ChenRocks / UNITER

Research code for ECCV 2020 paper "UNITER: UNiversal Image-TExt Representation Learning"
https://arxiv.org/abs/1909.11740
777 stars 109 forks source link

Any faster feature extraction tools (better than the one in bottom-up-detection and lxmert)? #60

Open yezhengli-Mr9 opened 3 years ago

yezhengli-Mr9 commented 3 years ago

Hi @ChenRocks @linjieli222, It is still ok even if it is not used by VisualBERT, LXMERT, and UNITER.

For example, by comparison with one GPU (cpu-only is presumably not tolerable), for NLVR2 107,292 images, lxmert takes 5-6 hours to extract faster-rcnn features by this caffe. I also follow visualBERT's issue#1 and issue#10, LXMERT, transformers-VQA.

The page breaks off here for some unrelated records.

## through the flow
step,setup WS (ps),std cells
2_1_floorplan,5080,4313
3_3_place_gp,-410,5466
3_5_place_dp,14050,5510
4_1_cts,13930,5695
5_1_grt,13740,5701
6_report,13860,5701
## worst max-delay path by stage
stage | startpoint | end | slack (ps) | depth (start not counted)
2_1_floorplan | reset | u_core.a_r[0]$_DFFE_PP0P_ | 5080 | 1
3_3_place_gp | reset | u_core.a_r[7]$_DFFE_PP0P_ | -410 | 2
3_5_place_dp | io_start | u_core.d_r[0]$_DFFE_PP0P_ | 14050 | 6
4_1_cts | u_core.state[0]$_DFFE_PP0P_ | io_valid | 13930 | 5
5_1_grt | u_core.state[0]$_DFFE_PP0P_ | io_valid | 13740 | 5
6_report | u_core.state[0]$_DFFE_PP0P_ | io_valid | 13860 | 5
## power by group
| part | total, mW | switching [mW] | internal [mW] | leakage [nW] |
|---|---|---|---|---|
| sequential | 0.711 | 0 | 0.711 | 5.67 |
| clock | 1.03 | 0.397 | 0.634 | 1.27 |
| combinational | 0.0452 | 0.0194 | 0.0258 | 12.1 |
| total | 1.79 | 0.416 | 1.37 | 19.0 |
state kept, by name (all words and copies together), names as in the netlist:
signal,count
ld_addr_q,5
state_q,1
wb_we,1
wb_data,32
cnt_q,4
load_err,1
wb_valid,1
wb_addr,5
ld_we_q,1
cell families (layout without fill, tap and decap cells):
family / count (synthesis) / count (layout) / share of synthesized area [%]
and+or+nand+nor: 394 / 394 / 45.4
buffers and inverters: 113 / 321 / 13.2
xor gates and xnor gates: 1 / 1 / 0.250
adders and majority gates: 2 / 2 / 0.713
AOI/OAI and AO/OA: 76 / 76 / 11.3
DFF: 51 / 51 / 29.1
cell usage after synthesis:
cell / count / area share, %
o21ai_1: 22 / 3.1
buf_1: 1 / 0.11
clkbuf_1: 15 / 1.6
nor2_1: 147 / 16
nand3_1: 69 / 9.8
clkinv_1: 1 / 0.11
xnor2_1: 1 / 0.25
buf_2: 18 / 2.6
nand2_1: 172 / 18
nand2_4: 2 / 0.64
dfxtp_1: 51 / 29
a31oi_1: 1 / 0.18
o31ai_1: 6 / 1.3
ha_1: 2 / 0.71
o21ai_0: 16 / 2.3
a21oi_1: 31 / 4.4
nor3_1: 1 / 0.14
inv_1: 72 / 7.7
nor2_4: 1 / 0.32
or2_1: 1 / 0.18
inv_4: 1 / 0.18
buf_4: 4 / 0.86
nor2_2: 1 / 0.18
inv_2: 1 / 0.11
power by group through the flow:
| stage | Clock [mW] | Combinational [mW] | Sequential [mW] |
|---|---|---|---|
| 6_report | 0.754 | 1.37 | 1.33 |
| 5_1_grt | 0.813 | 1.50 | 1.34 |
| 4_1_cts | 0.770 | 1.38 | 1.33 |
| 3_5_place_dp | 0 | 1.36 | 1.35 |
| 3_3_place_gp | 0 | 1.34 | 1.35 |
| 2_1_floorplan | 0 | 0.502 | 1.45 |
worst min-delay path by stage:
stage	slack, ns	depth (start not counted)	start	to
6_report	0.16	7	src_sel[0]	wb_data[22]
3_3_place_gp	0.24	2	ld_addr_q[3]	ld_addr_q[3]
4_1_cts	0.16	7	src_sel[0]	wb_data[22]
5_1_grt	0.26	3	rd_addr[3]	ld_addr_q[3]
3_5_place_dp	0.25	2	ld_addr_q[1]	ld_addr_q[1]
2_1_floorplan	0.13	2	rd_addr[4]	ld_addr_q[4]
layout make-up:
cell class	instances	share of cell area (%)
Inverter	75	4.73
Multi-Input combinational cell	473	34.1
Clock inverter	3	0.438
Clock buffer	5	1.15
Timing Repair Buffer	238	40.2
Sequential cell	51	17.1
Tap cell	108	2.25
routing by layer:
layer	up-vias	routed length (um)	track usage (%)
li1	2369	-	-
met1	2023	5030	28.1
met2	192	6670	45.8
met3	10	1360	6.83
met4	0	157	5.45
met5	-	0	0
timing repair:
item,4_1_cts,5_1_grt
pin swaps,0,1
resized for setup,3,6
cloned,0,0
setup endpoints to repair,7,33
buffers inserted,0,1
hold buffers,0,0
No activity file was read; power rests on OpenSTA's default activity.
==> src/rtl/framebuffer_scanout.sv <==
// VGA-style scanout for the rasterizer framebuffer: display timing, scaled read
// addressing, and a delay pipeline that lines sync/blank up with returned pixel data.
module framebuffer_scanout #(
  parameter int VERT_RESOLUTION  = 60,
  parameter int HORIZ_RESOLUTION = 80,
  parameter int SCALE            = 8,
  parameter int H_ACTIVE         = 640,
  parameter int H_FRONT          = 16,
  parameter int H_SYNC           = 96,
  parameter int H_BACK           = 48,
  parameter int V_ACTIVE         = 480,
  parameter int V_FRONT          = 10,
  parameter int V_SYNC           = 2,
  parameter int V_BACK           = 33,
  parameter int READ_LATENCY     = 2
) (
  input  logic                                i_clk,
  input  logic                                i_srst,
  output logic [$clog2(VERT_RESOLUTION)-1:0]  o_vert_read_addr,
  output logic [$clog2(HORIZ_RESOLUTION)-1:0] o_horiz_read_addr,
  output logic                                o_read_en,
  input  logic [3:0]                          i_red,
  input  logic [3:0]                          i_green,
  input  logic [3:0]                          i_blue,
  output logic                                o_hsync,
  output logic                                o_vsync,
  output logic [3:0]                          o_red,
  output logic [3:0]                          o_green,
  output logic [3:0]                          o_blue,
  output logic                                o_active,
  output logic                                o_vblank_start
);

  localparam int H_TOTAL = H_ACTIVE + H_FRONT + H_SYNC + H_BACK;
  localparam int V_TOTAL = V_ACTIVE + V_FRONT + V_SYNC + V_BACK;
  localparam int HC_W    = $clog2(H_TOTAL + 1);
  localparam int VC_W    = $clog2(V_TOTAL + 1);
  localparam int HA_W    = $clog2(HORIZ_RESOLUTION);
  localparam int VA_W    = $clog2(VERT_RESOLUTION);
  localparam int SH      = $clog2(SCALE);
  localparam int RL      = READ_LATENCY;

  localparam logic [HC_W-1:0] H_LAST    = HC_W'(H_TOTAL - 1);
  localparam logic [HC_W-1:0] H_ACT_C   = HC_W'(H_ACTIVE);
  localparam logic [HC_W-1:0] HS_START  = HC_W'(H_ACTIVE + H_FRONT);
  localparam logic [HC_W-1:0] HS_END    = HC_W'(H_ACTIVE + H_FRONT + H_SYNC);
  localparam logic [VC_W-1:0] V_LAST    = VC_W'(V_TOTAL - 1);
  localparam logic [VC_W-1:0] V_ACT_C   = VC_W'(V_ACTIVE);
  localparam logic [VC_W-1:0] VS_START  = VC_W'(V_ACTIVE + V_FRONT);
  localparam logic [VC_W-1:0] VS_END    = VC_W'(V_ACTIVE + V_FRONT + V_SYNC);

  logic [HC_W-1:0] h_count;
  logic [VC_W-1:0] v_count;
  logic            act;
  logic            hs;
  logic            vs;
  logic            vblank_hit;
  logic [RL:0]     act_pipe;
  logic [RL:0]     hs_pipe;
  logic [RL:0]     vs_pipe;

  // Free-running raster counters; they never stall.
  always_ff @(posedge i_clk) begin
    if (i_srst) begin
      h_count <= '0;
      v_count <= '0;
    end else if (h_count == H_LAST) begin
      h_count <= '0;
      v_count <= (v_count == V_LAST) ? '0 : v_count + 1'b1;
    end else begin
      h_count <= h_count + 1'b1;
    end
  end

  always_comb begin
    act        = (h_count < H_ACT_C) && (v_count < V_ACT_C);
    hs         = (h_count >= HS_START) && (h_count < HS_END);
    vs         = (v_count >= VS_START) && (v_count < VS_END);
    vblank_hit = (h_count == '0) && (v_count == V_ACT_C);
  end

  // Read strobe and address are registered together; the framebuffer answers
  // READ_LATENCY cycles after o_read_en, with no backpressure in either direction.
  always_ff @(posedge i_clk) begin
    if (i_srst) begin
      o_read_en         <= 1'b0;
      o_horiz_read_addr <= '0;
      o_vert_read_addr  <= '0;
      o_vblank_start    <= 1'b0;
      act_pipe          <= '0;
      hs_pipe           <= '0;
      vs_pipe           <= '0;
    end else begin
      o_read_en         <= act;
      o_horiz_read_addr <= act ? HA_W'(h_count >> SH) : '0;
      o_vert_read_addr  <= act ? VA_W'(v_count >> SH) : '0;
      o_vblank_start    <= vblank_hit;
      act_pipe          <= {act_pipe[RL-1:0], act};
      hs_pipe           <= {hs_pipe[RL-1:0], hs};
      vs_pipe           <= {vs_pipe[RL-1:0], vs};
    end
  end

  // Final stage meets the returned pixel; data outside the active window is dropped.
  always_ff @(posedge i_clk) begin
    if (i_srst) begin
      o_active <= 1'b0;
      o_hsync  <= 1'b1;
      o_vsync  <= 1'b1;
      o_red    <= 4'h0;
      o_green  <= 4'h0;
      o_blue   <= 4'h0;
    end else begin
      o_active <= act_pipe[RL];
      o_hsync  <= ~hs_pipe[RL];
      o_vsync  <= ~vs_pipe[RL];
      o_red    <= act_pipe[RL] ? i_red   : 4'h0;
      o_green  <= act_pipe[RL] ? i_green : 4'h0;
      o_blue   <= act_pipe[RL] ? i_blue  : 4'h0;
    end
  end

endmodule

yezhengli-Mr9 commented 3 years ago

I think Detectron is one of the solutions -- used by VisualBERT and mentioned in issue 48 of LXMERT.

Any better suggestions, just let me know~

yezhengli-Mr9 commented 3 years ago

@YIKUAN8 provides me insights in transformers-VQA issue#5 "Comparison of speed of extracting features". If you have your point of view, just let me know.